= Embodied embedded cognition =

Theory in cognitive science

Embodied embedded cognition (EEC) is a philosophical theoretical position in cognitive science, closely related to situated cognition, embodied cognition, embodied cognitive science and dynamical systems theory. The theory states that intelligent behaviour emerges from the interplay between brain, body and world. The world is not just the 'play-ground' on which the brain is acting. Rather, brain, body and world are equally important factors in the explanation of how particular intelligent behaviours come about in practice.

==Embodiment and embeddedness==

EEC is divided into two aspects: embodiment and embeddedness (or situatedness).

Embodiment refers to the idea that the body's internal milieu (a.o. homeostatic and hormonal states) heavily influences the higher 'cognitive' processes in the brain, presumably via the emotional system (see e.g. Antonio Damasio's theory of somatic markers). To put it simply: the state of your body is a direct factor of importance on the kinds of cognitive processes that may arise in the higher parts of your brain.

Embeddedness refers to the idea that physical interaction between the body and the world strongly constrain the possible behaviours of the organism, which in turn influences (indeed, partly constitutes) the cognitive processes that emerge from the interaction between organism and world.

The theory is an explicit reaction to the currently dominant cognitivist paradigm, which states that cognitive systems are essentially computational-representational systems (like computer software), processing input and generating output (behaviour) on the basis of internal information processing. In cognitivism, the causal root of behaviour lies in the 'virtual' processes governed by the software that runs on our brains. The brain is purely the hardware on which the software is implemented. The body (sensors and actors) are purely input-output devices that are in service of the brain. The world is merely the play-ground (the object) in which the cognitive agent acts.
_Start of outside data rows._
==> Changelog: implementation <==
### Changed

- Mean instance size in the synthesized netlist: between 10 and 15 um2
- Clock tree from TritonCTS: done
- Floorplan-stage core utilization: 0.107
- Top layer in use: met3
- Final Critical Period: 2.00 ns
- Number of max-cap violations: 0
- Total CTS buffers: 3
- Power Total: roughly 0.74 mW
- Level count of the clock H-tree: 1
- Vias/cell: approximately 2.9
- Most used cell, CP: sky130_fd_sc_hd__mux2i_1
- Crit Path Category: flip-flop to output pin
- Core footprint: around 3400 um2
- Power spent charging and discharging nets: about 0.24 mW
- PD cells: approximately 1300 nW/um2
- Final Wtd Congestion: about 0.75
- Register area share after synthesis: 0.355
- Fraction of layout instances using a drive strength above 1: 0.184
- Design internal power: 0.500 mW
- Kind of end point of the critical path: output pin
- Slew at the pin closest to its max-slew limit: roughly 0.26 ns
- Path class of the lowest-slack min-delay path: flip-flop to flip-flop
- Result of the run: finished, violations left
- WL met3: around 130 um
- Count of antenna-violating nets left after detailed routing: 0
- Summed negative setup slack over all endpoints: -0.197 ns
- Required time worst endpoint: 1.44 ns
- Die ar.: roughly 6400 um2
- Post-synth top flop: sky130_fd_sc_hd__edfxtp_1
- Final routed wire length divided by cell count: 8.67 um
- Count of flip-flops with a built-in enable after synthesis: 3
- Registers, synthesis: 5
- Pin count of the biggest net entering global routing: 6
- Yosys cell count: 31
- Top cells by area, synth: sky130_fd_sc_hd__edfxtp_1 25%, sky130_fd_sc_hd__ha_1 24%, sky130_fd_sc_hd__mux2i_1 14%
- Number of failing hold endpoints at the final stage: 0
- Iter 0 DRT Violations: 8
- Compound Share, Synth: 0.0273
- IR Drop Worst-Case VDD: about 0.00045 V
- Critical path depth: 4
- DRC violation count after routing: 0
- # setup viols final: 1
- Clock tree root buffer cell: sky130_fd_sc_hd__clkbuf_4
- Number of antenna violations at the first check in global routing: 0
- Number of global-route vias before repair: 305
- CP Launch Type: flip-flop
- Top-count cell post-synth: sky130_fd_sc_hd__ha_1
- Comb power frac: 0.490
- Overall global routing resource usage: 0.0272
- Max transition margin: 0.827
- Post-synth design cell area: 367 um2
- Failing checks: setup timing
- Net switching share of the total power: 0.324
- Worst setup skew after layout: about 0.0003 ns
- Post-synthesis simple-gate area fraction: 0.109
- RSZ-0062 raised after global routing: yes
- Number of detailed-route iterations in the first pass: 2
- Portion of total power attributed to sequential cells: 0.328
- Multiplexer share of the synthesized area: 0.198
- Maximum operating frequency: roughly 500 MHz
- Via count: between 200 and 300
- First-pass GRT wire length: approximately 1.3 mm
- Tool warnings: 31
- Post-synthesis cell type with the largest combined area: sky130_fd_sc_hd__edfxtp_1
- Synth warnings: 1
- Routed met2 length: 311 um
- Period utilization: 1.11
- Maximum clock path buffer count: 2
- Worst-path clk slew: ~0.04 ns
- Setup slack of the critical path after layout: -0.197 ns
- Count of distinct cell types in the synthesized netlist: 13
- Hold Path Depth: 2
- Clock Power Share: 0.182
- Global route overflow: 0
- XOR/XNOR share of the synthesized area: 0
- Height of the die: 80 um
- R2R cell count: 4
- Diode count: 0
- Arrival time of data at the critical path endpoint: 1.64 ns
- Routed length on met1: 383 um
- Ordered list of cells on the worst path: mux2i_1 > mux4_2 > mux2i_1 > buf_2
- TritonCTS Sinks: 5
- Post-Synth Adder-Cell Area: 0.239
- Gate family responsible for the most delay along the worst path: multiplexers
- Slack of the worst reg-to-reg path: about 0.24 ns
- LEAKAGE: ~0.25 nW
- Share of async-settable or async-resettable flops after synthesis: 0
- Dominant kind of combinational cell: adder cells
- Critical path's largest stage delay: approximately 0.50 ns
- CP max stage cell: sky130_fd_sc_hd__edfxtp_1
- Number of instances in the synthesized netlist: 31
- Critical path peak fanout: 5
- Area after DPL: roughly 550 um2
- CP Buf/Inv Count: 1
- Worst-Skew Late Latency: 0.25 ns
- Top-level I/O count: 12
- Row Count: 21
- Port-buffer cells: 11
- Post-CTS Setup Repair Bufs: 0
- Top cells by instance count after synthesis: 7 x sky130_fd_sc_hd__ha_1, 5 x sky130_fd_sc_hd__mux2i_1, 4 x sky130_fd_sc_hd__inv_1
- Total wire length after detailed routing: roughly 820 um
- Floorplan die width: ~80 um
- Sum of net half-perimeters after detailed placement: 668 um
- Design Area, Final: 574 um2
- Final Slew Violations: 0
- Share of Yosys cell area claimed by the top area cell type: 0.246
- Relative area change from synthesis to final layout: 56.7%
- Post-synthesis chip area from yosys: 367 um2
`flow/config.mk`:
```
export PLATFORM = sky130hd
export DESIGN_NAME = keyboard
export DESIGN_NICKNAME = keyboard
export VERILOG_FILES = /design/flow/design.v
export SDC_FILE = /design/flow/constraint.sdc
export NUM_CORES = 4
export LEC_CHECK = 1
export CORE_UTILIZATION = 50
```
`flow/constraint.sdc`:
```
current_design keyboard

set clk_period 1.0
set clk_io_pct 0.2

create_clock -name clk0 -period $clk_period [get_ports {CLOCK_50}]

set non_clock_inputs [all_inputs -no_clocks]
set_input_delay [expr $clk_period * $clk_io_pct] -clock clk0 $non_clock_inputs
set_output_delay [expr $clk_period * $clk_io_pct] -clock clk0 [all_outputs]
```
`flow/design.v`:
```
module clock_divider (reset, clock_in, clock_out);
	parameter input_hz = 50000;
	parameter output_hz = 1;
	parameter in_out_ratio = input_hz / output_hz;  
	input clock_in, reset;
	output clock_out;
	reg clock_out;
	reg [19:0] internal_count;
	always @(posedge clock_in or posedge reset) begin
		if (reset) begin
			internal_count <= 'b0;
			clock_out <= 1'b0;
		end
		else if (internal_count == (in_out_ratio - 1)) begin
			internal_count <= 20'b0;
			clock_out <= 1'b1;  
		end
		else if (internal_count == (in_out_ratio/2 - 1)) begin
			clock_out <= 1'b0; 	 
			internal_count <= internal_count + 1;
		end
		else begin
			internal_count <= internal_count + 1;
		end
	end
endmodule
module keyboard(
	LEDR,
	GPIO_1,
	CLOCK_50,
	HEX0,
	HEX1,
	HEX2,
	HEX3,
	HEX4,
	HEX5,
	HEX6,
	HEX7
);
input CLOCK_50;
output [15:0] LEDR;
inout [7:0] GPIO_1;
reg reset = 1;
wire myclock;
clock_divider cd (reset, CLOCK_50, myclock);
reg [3:0] GOUT = 4'bzzzz;	 
reg [15:0] OUT;				 
reg [7:0] index;				 
reg [1:0] status;				 
reg new_key;					 
reg [3:0] new_key_char;		 
assign GPIO_1 = { GOUT, 4'bzzzz };   
assign LEDR[15:0] = OUT;				 
always@(posedge CLOCK_50) begin
	if (reset)
		reset = 1'b0;
end
always@(posedge myclock) begin
	if (status == 0) begin
		GOUT[index] <= 0;
		status <= 1;		
	end else if (status == 1) begin
		if ((!GPIO_1[0]) && (OUT[4*index] != !GPIO_1[0])) begin
			new_key_char <= 4*index;
			new_key <= 1;
		end
		if ((!GPIO_1[1]) && (OUT[4*index+1] != !GPIO_1[1])) begin
			new_key_char <= 4*index+1;
			new_key <= 1;
		end
		if ((!GPIO_1[2]) && (OUT[4*index+2] != !GPIO_1[2])) begin
			new_key_char <= 4*index+2;
			new_key <= 1;
		end
		if ((!GPIO_1[3]) && (OUT[4*index+3] != !GPIO_1[3])) begin
			new_key_char <= 4*index+3;
			new_key <= 1;
		end
		OUT[4*index] <= !GPIO_1[0];
		OUT[4*index+1] <= !GPIO_1[1];
		OUT[4*index+2] <= !GPIO_1[2];
		OUT[4*index+3] <= !GPIO_1[3];
		status <= 2;
	end else begin
		GOUT <= 4'bzzzz;
		if (index < 3)
			index <= index + 1;
		else
			index <= 0;
		status <= 0;
		new_key <= 0;	 
	end;
end
output [6:0] HEX0;
output [6:0] HEX1;
output [6:0] HEX2;
output [6:0] HEX3;
output [6:0] HEX4;
output [6:0] HEX5;
output [6:0] HEX6;
output [6:0] HEX7;
reg [6:0] hex0 = 127;
reg [6:0] hex1 = 127;
reg [6:0] hex2 = 127;
reg [6:0] hex3 = 127;
reg [6:0] hex4 = 127;
reg [6:0] hex5 = 127;
reg [6:0] hex6 = 127;
reg [6:0] hex7 = 127;
assign HEX0 = hex0;
assign HEX1 = hex1;
assign HEX2 = hex2;
assign HEX3 = hex3;
assign HEX4 = hex4;
assign HEX5 = hex5;
assign HEX6 = hex6;
assign HEX7 = hex7;
always@(posedge new_key) begin
	hex7 <= hex6;
	hex6 <= hex5;
	hex5 <= hex4;
	hex4 <= hex3;
	hex3 <= hex2;
	hex2 <= hex1;
	hex1 <= hex0;
	case (new_key_char) 
		 0 : hex0 <= ~7'b0000110;  
		 1 : hex0 <= ~7'b1011011;  
		 2 : hex0 <= ~7'b1001111;  
		 3 : hex0 <= ~7'b1110111;  
		 4 : hex0 <= ~7'b1100110;  
		 5 : hex0 <= ~7'b1101101;  
		 6 : hex0 <= ~7'b1111101;  
		 7 : hex0 <= ~7'b1111100;  
		 8 : hex0 <= ~7'b0000111;  
		 9 : hex0 <= ~7'b1111111;  
		10 : hex0 <= ~7'b1101111;  
		11 : hex0 <= ~7'b0111001;  
		13 : hex0 <= ~7'b0111111;  
		15 : hex0 <= ~7'b1011110;  
		default : begin
			hex0 <= 127;
			hex1 <= 127;
			hex2 <= 127;
			hex3 <= 127;
			hex4 <= 127;
			hex5 <= 127;
			hex6 <= 127;
			hex7 <= 127;
		end
	endcase
end
endmodule
```
`flow/run.sh`:
```
#!/bin/bash
# OpenROAD 26Q1-2900-gdf79404cd8, Yosys 0.63+post, stock flow scripts
make -C /OpenROAD-flow-scripts/flow DESIGN_CONFIG=/design/flow/config.mk WORK_HOME=/design/flow/orfs finish
```
==> impl_metrics.yaml <==
# physical design summary
placement:
  dpl.hpwl_um: 3680
  port_buffers: 16
  place.gp.congestion: 0.819
clocking:
  cts_root_buffer: "clkbuf_8"
  htreeDepth: 1
  numCtsBuffers: 3
  cts_setup_buffers: 8
  cts_hold_buffers: 0
  cts.repair.resized: 13
  clockBufferDepth: 2
floorplan:
  die_w_um: 78.9
  fp_util_pct: 52.7
  die_h_um: 78.9
  ios: 81
  num_rows: 27
synth:
  flop_cell: "edfxtp_1"
  async_flop_share_pct: 40.4
  synthAdderAreaFrac_pct: 2.96
  avgSynthCellArea_um2: 10.5
  synth.largest_area_cell: "edfxtp_1"
  ys_cells: 282
  yosys_warnings: 5
  top_area_share_pct: 28.5
  synth-edff-count: 28
  synthDistinctLibCells: 44
  ys_area_mm2: 0.00295
  mux_share_pct: 0.678
  ys_sh_simple_pct: 18.3
  synth_area_mm2: 0.00295
  topCombFamilyByArea: "simple AND/OR/NAND/NOR gates"
  synthAoiAreaFrac_pct: 6.23
  ys_seq_share_pct: 48.3
  ys.flops: 52
  ys_top_cells_by_area: "edfxtp_1 28%, dfrtp_1 18%, buf_4 15%"
  ys_sh_xor_pct: 5.63
  postSynthCellCount: 282
timing:
  untimed_endpoints: 72
  unclocked_regs: 30
run_status:
  status: "aborted with a tool error"
  stop_error: "[error] [KeplerFormal.cpp:679] Workflow failed: Iso has multiple drivers: .GPIO_14, GPIO_1[4]$_DFFE_PN_.Q0"
  flow.stopped_at: "clock tree synthesis"
## cells in the mapped netlist, types with 2 or more instances
library cell and instances:
buf_4 60, edfxtp_1 28, dfrtp_1 21, nand2_1 18, nor2_1 17, inv_1 10
xor2_1 10, xnor2_1 9, nand3_1 8, and2_1 7, ha_1 7, nand2b_1 7
nor4_1 7, clkbuf_1 6, nand4_1 6, nor3_1 6, nor2b_1 4, o21a_1 4
o31a_1 4, a21boi_0 3, a31oi_1 3, and3_1 3, dfxtp_1 3, or2_2 3
or3_1 3, and4_1 2, conb_1 2, mux2i_1 2, nand4b_1 2, nor4b_1 2
or4_1 2
## metrics by stage
| step | setup slack, ns | area (µm²) | total power, µW | cells |
|---|---|---|---|---|
| global placement | -0.780 | 3240 | 947 | 399 |
| detailed placement | -0.804 | 3240 | 946 | 399 |
| floorplan | -0.670 | 3250 | 1100 | 347 |
## cells by family after synthesis
logic type      after synthesis
fa+ha+maj                     7
flops                        52
other cells                   2
compound gates               24
buf+inv                      77
simple gates                 99
mux                           2
xor+xnor                     19
Power and IR drop assume default switching activity.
In contrast, EEC holds that the actual physical processes in body and in body-world interaction partly constitute whatever it is that we call 'the cognitive system' as a whole. Body, world and brain form a system. Together these system-parts 'cause' intelligent behaviour to arise as a system property. Dynamical Systems Theory is a way of modeling behaviour that teams up quite naturally with the theoretical concepts of EEC. The theory of practopoiesis describes the rules adaptive systems need to obey if they are to successfully implement embodied and embedded cognition.

Under the umbrella of 4E cognition, the theories of the embodied embedded mind are connected with the extended mind theory and enactivism.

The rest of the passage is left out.